- Task to complete -
Each line of the data below either holds "send" or does not. Report how many do, and only that.

- Saved entries -
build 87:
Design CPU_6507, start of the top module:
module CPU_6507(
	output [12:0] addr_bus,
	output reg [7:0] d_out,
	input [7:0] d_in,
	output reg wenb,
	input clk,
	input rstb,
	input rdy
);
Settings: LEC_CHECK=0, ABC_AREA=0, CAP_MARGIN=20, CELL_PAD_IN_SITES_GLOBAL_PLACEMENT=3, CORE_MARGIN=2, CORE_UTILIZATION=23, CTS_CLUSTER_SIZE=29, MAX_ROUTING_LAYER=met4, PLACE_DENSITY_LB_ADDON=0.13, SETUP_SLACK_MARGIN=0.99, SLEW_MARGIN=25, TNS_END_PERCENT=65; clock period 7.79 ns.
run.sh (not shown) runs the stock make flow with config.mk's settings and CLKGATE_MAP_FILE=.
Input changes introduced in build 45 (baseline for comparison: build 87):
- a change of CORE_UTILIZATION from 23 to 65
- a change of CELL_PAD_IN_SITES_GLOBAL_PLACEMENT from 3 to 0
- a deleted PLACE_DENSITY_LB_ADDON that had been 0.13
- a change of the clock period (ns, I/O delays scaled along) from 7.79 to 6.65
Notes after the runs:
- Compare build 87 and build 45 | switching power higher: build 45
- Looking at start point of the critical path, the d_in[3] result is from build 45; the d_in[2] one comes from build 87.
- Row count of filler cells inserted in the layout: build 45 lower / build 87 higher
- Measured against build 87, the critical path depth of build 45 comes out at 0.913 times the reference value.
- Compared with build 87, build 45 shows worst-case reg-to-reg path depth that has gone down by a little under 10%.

---

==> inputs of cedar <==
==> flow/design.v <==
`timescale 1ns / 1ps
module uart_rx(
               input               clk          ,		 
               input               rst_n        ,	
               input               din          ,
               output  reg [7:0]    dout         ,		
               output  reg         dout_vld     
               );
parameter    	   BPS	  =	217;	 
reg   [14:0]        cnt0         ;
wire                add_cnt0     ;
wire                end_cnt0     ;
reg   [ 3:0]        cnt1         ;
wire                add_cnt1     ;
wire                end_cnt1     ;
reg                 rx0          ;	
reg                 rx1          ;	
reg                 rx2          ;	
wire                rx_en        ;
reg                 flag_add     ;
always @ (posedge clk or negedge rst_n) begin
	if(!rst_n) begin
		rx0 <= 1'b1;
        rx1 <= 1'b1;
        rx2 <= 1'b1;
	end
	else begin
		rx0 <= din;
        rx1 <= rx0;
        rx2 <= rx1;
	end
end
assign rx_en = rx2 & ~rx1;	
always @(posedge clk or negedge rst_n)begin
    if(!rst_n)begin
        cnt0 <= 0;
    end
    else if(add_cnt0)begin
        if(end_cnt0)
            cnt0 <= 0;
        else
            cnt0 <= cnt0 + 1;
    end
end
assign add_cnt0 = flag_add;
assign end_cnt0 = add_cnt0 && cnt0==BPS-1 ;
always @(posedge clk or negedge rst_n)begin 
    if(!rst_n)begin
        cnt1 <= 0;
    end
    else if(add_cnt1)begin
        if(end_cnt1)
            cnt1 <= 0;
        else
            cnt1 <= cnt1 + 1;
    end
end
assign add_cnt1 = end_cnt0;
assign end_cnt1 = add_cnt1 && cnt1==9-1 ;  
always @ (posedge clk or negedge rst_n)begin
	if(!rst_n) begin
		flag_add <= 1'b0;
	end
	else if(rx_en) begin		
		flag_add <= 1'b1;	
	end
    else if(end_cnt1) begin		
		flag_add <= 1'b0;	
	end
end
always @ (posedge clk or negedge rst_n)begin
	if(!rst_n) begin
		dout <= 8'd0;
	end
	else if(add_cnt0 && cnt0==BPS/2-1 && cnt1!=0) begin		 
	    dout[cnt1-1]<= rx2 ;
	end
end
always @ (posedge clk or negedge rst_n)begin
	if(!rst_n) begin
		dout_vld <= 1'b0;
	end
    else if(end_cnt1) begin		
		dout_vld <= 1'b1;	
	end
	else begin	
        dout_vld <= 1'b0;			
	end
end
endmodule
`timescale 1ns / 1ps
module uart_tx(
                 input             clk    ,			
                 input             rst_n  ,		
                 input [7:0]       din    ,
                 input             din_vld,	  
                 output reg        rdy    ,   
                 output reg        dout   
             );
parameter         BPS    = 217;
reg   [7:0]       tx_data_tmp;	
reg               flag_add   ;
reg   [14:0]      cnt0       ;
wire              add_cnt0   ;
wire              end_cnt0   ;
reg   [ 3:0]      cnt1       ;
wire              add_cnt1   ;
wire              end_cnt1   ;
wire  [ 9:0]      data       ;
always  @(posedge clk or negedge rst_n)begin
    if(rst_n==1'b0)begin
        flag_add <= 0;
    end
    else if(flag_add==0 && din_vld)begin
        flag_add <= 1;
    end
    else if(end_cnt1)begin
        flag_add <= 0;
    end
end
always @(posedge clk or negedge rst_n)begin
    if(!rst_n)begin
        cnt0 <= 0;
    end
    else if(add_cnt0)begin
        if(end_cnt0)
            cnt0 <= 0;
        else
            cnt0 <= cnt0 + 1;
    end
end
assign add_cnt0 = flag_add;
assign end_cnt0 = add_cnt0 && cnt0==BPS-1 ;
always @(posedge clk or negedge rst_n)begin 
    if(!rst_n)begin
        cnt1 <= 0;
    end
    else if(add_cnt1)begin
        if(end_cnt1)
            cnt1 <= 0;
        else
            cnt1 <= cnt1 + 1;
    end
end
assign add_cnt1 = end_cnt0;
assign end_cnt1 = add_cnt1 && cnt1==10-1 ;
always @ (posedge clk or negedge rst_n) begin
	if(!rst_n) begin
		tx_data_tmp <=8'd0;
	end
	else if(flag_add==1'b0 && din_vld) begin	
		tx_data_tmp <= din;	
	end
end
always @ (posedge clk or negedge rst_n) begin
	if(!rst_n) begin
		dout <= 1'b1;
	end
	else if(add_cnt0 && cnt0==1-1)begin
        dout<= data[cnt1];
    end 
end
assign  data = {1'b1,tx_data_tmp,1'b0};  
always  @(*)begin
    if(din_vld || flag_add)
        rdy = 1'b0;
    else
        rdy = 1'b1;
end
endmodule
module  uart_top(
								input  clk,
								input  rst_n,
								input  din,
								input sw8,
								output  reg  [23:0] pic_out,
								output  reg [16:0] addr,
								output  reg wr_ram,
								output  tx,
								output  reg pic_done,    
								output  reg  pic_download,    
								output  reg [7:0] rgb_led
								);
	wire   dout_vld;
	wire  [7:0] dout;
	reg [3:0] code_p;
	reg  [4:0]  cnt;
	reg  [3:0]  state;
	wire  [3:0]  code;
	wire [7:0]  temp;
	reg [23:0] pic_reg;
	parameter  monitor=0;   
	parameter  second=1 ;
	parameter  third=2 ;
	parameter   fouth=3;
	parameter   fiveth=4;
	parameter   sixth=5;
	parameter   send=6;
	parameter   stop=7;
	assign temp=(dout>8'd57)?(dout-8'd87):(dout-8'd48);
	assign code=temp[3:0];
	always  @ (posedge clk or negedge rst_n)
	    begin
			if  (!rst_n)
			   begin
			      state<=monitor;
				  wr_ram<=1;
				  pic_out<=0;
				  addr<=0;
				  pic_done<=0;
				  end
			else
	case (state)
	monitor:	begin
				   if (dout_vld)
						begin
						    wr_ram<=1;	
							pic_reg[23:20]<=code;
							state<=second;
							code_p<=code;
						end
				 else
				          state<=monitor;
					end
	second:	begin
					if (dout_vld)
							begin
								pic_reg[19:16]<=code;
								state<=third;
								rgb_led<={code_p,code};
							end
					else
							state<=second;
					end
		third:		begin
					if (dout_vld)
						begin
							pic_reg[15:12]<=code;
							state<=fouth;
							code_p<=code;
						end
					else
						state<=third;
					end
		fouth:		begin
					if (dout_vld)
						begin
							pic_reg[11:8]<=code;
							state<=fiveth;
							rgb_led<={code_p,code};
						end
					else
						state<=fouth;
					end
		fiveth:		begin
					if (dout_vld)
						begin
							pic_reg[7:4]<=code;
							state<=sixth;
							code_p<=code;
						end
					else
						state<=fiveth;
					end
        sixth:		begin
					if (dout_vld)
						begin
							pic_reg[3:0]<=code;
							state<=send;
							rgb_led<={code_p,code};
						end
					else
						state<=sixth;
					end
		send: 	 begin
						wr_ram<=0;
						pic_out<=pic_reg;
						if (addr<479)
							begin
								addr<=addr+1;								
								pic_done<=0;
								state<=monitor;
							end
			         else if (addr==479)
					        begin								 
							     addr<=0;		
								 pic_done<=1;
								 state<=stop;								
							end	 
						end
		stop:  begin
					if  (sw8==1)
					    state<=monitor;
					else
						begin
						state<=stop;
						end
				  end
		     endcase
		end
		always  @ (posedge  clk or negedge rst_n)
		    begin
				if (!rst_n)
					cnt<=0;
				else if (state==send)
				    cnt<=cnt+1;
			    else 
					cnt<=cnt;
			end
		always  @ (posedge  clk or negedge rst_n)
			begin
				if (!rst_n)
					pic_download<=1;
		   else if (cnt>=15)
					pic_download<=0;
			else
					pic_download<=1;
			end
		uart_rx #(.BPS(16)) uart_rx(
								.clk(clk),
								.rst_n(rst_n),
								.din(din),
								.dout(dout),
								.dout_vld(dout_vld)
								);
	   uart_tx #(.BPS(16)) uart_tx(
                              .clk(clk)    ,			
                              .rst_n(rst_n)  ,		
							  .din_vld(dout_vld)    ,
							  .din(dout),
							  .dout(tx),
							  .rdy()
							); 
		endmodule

- Answer space -
4